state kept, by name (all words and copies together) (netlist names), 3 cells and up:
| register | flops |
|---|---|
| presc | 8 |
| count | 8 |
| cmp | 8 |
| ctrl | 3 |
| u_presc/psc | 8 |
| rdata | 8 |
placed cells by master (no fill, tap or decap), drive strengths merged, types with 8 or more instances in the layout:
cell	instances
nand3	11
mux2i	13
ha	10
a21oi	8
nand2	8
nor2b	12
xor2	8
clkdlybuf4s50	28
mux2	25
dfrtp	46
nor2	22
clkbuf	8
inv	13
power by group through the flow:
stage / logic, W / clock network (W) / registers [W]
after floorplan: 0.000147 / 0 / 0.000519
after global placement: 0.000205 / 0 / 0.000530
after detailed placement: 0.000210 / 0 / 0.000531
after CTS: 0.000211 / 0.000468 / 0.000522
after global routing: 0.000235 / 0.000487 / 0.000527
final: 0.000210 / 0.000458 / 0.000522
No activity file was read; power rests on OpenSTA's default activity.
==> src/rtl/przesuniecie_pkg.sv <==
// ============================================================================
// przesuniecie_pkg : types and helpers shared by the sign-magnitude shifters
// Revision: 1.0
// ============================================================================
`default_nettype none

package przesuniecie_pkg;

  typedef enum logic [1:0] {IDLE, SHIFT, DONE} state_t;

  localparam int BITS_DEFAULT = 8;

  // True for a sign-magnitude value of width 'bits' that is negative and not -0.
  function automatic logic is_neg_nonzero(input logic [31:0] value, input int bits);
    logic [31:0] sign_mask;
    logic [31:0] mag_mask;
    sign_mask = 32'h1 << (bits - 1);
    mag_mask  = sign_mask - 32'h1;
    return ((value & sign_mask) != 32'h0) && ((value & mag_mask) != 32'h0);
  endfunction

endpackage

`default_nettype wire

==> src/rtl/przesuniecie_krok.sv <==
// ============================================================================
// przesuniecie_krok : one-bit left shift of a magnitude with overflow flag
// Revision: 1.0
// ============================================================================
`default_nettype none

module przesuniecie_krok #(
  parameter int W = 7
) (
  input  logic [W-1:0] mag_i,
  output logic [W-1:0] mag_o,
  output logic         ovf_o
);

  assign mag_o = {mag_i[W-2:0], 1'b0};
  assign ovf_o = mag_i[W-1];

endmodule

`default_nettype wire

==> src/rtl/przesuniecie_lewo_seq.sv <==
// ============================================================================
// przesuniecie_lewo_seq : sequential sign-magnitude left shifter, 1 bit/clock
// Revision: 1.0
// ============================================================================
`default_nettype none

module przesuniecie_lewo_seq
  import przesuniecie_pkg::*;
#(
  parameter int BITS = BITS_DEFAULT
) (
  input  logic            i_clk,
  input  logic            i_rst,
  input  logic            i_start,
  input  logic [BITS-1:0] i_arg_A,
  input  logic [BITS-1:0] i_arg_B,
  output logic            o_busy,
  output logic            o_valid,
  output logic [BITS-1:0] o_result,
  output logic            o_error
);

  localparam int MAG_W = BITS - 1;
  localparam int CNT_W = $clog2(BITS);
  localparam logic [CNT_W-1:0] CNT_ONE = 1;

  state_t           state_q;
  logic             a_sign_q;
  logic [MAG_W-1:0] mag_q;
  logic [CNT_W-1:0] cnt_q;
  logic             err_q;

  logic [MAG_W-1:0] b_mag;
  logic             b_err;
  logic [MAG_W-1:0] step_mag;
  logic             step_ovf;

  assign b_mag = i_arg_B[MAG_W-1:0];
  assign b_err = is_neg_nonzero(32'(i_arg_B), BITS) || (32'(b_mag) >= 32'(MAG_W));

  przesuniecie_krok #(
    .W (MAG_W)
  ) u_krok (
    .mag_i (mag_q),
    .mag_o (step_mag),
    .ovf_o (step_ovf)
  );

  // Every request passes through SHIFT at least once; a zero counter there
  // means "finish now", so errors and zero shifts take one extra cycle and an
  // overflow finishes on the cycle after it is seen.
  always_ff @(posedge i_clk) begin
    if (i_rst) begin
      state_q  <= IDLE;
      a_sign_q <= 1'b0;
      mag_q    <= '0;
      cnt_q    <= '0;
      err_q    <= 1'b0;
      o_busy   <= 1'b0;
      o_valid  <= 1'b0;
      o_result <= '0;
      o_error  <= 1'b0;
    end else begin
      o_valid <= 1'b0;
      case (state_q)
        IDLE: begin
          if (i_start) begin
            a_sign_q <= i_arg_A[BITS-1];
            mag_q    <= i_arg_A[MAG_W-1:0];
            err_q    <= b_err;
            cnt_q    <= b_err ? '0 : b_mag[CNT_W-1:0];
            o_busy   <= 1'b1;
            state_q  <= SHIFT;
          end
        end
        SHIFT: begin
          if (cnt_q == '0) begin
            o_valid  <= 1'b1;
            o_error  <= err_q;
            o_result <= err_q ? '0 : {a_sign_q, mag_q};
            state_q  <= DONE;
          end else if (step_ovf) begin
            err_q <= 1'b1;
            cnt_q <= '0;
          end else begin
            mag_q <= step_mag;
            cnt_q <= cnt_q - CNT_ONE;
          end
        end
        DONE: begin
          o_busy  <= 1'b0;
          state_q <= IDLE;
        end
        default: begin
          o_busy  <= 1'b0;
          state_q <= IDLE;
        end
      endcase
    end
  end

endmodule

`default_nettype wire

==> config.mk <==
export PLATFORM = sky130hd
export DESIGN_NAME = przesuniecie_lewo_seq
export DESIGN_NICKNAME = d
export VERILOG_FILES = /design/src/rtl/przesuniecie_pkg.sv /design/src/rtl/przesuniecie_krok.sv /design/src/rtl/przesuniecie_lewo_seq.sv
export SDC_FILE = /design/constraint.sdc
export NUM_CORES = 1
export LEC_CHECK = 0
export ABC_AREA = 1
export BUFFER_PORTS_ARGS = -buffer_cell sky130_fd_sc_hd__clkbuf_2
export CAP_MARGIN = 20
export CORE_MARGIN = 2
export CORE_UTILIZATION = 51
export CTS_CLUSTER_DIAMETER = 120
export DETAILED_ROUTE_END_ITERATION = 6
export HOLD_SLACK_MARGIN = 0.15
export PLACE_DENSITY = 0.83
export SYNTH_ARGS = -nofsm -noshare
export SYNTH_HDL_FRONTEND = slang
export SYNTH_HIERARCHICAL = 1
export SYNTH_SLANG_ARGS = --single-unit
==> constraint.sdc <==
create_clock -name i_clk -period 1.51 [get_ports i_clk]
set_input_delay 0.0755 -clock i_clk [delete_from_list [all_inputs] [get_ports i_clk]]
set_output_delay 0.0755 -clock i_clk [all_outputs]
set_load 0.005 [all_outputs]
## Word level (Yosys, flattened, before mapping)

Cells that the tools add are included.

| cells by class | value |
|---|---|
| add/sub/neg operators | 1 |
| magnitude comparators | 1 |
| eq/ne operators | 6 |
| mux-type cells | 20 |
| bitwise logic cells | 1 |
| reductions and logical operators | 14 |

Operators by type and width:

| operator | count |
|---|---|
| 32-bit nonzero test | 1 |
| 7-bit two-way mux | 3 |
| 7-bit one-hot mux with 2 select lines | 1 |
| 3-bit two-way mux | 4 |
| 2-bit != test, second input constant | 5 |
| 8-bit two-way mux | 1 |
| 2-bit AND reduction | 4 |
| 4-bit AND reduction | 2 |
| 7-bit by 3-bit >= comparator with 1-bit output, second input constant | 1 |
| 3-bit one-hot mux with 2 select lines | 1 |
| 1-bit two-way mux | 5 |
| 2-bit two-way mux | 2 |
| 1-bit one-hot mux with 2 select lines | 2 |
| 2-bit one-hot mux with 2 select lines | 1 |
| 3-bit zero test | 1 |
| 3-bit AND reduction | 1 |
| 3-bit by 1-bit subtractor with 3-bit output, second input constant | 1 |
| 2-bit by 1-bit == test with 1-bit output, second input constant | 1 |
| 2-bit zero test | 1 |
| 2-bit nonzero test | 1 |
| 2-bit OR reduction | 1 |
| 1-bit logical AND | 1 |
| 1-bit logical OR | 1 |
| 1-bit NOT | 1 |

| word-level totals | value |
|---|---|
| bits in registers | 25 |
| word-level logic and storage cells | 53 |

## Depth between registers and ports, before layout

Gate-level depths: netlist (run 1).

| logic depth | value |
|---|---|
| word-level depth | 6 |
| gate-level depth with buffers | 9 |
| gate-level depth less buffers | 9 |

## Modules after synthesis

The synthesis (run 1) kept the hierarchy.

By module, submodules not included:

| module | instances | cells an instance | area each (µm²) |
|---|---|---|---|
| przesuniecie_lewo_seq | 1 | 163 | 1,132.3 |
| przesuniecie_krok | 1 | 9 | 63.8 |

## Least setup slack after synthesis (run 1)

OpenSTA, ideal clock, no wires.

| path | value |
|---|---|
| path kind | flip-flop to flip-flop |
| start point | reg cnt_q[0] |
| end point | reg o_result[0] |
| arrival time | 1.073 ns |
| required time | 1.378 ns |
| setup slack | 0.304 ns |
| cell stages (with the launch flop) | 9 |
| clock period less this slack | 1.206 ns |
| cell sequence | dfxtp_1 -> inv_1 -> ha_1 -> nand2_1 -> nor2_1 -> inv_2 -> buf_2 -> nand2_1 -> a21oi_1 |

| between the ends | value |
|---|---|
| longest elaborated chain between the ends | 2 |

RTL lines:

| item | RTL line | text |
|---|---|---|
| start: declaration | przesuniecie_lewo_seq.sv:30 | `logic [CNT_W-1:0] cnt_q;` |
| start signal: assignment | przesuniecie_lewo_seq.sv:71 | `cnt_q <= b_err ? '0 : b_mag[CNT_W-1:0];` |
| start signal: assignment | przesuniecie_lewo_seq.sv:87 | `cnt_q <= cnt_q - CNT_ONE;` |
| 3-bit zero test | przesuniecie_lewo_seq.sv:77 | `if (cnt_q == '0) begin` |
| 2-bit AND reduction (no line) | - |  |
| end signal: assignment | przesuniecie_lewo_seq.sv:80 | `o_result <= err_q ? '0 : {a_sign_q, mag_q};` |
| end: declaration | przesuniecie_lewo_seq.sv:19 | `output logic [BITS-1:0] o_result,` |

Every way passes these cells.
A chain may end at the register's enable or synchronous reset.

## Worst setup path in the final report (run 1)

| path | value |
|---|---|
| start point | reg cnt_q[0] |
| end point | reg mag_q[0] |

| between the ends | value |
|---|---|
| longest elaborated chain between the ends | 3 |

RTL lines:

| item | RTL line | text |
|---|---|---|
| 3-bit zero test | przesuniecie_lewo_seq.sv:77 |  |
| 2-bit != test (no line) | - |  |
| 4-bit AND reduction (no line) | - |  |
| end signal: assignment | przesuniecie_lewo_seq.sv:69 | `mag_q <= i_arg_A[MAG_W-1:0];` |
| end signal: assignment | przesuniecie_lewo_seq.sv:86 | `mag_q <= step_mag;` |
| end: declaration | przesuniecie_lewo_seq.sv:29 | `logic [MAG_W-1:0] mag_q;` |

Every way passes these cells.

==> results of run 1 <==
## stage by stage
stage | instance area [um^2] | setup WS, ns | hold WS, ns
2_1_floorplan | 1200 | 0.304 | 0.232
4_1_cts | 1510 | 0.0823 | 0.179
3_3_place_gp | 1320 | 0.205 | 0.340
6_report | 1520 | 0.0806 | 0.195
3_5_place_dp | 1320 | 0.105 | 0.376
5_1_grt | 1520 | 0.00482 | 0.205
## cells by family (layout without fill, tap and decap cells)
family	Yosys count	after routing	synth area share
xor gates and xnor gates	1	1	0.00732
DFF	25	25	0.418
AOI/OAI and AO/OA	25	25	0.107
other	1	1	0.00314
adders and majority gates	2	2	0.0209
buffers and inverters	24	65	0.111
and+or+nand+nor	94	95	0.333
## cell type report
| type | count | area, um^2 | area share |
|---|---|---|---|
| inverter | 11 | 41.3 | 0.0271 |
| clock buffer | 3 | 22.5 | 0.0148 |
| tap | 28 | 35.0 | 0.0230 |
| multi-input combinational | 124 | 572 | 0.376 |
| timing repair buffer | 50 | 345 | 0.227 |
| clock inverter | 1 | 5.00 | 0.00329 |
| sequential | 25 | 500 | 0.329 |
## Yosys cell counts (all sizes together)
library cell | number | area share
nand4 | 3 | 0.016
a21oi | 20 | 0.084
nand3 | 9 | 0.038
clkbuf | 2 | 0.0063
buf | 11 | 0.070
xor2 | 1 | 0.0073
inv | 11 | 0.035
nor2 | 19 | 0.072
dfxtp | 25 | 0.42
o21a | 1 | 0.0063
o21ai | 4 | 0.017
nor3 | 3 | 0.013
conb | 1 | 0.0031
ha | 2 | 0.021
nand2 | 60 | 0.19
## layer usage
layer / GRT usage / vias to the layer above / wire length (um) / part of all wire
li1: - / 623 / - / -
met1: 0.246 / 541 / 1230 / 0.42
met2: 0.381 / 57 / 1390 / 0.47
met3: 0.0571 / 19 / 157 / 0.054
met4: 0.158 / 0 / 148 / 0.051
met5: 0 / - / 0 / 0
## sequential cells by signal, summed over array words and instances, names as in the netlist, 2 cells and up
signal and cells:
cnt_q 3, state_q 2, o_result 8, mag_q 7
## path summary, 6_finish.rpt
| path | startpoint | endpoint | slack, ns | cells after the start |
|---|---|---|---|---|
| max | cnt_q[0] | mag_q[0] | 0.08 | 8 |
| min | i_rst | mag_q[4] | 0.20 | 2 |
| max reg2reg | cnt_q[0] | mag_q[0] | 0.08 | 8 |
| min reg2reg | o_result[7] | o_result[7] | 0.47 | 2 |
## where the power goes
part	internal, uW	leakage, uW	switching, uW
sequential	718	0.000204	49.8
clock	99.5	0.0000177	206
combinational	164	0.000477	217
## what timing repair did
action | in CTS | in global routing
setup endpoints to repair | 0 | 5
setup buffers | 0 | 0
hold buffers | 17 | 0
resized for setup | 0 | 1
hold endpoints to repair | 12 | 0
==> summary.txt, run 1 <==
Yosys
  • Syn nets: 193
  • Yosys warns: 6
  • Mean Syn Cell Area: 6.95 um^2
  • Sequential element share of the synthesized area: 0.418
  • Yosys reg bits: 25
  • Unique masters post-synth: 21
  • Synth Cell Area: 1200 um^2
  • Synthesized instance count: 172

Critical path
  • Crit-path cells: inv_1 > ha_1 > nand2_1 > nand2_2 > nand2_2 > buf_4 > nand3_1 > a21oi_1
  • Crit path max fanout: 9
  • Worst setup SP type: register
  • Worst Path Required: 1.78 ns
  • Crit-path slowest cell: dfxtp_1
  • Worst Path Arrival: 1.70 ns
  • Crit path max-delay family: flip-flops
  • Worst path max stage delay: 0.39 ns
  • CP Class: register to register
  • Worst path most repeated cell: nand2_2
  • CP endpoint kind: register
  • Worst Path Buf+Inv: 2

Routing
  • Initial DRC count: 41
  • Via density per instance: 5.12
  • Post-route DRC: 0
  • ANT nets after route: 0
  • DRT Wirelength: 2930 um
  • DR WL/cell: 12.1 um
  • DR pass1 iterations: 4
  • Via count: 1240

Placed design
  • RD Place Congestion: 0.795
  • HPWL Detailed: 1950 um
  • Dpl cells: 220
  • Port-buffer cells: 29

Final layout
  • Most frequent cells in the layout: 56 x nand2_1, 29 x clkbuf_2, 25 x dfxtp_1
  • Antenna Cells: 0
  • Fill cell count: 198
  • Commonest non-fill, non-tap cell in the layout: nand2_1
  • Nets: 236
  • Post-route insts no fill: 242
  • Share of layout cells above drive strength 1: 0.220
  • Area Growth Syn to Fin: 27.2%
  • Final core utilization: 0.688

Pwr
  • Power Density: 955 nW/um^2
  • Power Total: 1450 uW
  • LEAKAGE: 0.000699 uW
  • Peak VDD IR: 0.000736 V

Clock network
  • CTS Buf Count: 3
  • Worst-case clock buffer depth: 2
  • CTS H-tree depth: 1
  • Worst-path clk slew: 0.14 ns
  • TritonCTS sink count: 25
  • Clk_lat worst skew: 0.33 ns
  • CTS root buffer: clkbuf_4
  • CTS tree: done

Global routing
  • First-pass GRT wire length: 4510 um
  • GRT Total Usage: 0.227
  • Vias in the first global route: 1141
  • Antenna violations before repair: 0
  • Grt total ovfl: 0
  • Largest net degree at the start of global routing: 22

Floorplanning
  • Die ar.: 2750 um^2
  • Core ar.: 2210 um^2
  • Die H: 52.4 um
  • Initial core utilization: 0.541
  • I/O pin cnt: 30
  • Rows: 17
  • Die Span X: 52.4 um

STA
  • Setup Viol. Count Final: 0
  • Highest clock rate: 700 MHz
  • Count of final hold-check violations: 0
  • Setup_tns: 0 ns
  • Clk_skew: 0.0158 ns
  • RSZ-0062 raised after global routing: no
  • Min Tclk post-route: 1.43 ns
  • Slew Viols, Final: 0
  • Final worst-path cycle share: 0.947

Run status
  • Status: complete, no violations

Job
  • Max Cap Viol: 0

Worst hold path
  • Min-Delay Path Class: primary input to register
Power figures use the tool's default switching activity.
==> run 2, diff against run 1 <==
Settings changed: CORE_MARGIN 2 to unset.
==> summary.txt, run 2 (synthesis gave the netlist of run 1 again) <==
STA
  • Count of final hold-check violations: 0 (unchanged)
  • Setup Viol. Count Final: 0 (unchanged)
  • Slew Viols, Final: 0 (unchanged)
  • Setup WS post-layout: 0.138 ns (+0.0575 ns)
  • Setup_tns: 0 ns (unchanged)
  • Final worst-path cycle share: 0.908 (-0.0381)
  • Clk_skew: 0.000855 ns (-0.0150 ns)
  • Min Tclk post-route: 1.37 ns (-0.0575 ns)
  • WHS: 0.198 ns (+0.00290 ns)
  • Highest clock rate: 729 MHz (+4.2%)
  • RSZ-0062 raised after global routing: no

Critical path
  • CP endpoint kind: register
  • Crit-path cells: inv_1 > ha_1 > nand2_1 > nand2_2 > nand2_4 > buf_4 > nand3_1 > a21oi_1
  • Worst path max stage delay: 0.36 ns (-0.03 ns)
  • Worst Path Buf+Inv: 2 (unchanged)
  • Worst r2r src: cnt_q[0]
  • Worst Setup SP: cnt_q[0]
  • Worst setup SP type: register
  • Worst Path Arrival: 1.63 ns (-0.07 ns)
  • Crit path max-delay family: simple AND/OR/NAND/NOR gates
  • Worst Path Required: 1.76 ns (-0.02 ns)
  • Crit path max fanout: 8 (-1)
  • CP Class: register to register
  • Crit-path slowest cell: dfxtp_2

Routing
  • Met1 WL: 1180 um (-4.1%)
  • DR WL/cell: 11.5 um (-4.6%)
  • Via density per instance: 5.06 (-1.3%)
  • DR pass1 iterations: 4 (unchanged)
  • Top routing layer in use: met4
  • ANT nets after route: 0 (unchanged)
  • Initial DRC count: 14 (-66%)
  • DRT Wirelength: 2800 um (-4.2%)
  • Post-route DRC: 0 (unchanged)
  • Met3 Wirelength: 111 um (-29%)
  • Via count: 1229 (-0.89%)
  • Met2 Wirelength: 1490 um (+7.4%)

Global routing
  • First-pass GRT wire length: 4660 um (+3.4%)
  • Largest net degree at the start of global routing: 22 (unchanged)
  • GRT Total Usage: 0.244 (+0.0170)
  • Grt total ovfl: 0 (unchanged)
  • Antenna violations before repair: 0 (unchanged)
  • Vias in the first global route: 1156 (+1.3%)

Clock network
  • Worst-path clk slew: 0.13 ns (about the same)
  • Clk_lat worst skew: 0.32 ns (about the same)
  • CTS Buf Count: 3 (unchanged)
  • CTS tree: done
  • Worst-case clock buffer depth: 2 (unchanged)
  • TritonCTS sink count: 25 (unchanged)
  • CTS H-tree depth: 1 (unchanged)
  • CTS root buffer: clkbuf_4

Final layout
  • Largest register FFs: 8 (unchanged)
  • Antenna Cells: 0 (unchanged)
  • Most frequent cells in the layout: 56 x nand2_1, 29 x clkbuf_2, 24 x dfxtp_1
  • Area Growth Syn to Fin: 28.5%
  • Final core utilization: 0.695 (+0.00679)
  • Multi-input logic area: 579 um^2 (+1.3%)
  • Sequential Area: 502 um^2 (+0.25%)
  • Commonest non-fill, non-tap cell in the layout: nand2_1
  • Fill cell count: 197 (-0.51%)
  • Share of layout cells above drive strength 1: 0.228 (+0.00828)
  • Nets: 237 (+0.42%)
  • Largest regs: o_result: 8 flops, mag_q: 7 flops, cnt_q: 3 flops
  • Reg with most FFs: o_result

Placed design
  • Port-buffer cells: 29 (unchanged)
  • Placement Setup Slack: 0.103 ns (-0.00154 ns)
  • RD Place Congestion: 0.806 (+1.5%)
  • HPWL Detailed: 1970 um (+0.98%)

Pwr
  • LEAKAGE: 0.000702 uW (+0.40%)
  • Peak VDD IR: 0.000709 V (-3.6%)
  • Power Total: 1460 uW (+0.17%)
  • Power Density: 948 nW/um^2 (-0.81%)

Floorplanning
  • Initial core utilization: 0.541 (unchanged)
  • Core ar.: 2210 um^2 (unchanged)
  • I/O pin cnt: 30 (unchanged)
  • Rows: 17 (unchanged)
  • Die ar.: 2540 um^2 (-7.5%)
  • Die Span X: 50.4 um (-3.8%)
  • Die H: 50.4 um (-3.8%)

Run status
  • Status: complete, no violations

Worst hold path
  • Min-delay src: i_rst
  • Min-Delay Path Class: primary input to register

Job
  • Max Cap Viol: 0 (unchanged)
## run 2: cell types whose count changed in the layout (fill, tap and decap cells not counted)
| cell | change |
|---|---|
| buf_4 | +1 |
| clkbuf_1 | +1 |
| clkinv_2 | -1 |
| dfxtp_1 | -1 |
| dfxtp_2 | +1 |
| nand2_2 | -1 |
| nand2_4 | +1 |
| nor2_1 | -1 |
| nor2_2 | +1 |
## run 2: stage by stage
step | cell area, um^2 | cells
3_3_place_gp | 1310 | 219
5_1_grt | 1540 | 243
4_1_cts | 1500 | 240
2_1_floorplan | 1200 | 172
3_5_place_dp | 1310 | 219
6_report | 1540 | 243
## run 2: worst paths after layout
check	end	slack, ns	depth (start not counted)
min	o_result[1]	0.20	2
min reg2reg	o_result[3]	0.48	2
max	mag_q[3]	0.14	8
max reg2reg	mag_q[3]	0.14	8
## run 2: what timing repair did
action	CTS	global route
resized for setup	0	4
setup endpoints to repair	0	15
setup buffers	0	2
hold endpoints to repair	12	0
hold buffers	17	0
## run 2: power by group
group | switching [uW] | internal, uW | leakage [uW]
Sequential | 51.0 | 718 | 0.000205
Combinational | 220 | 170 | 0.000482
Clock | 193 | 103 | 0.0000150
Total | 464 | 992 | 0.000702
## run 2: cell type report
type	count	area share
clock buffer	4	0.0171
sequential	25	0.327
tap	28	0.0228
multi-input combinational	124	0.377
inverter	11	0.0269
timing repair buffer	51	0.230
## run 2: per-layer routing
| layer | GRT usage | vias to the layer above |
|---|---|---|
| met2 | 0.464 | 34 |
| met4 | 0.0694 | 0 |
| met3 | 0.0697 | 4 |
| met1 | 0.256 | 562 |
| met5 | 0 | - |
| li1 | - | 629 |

-----

• [Task brief]: Transcribe the entries above word for word, from the first line through the line containing "the sign-magnitude shifters", and nothing else.

• [Solution]:
state kept, by name (all words and copies together) (netlist names), 3 cells and up:
| register | flops |
|---|---|
| presc | 8 |
| count | 8 |
| cmp | 8 |
| ctrl | 3 |
| u_presc/psc | 8 |
| rdata | 8 |
placed cells by master (no fill, tap or decap), drive strengths merged, types with 8 or more instances in the layout:
cell	instances
nand3	11
mux2i	13
ha	10
a21oi	8
nand2	8
nor2b	12
xor2	8
clkdlybuf4s50	28
mux2	25
dfrtp	46
nor2	22
clkbuf	8
inv	13
power by group through the flow:
stage / logic, W / clock network (W) / registers [W]
after floorplan: 0.000147 / 0 / 0.000519
after global placement: 0.000205 / 0 / 0.000530
after detailed placement: 0.000210 / 0 / 0.000531
after CTS: 0.000211 / 0.000468 / 0.000522
after global routing: 0.000235 / 0.000487 / 0.000527
final: 0.000210 / 0.000458 / 0.000522
No activity file was read; power rests on OpenSTA's default activity.
==> src/rtl/przesuniecie_pkg.sv <==
// ============================================================================
// przesuniecie_pkg : types and helpers shared by the sign-magnitude shifters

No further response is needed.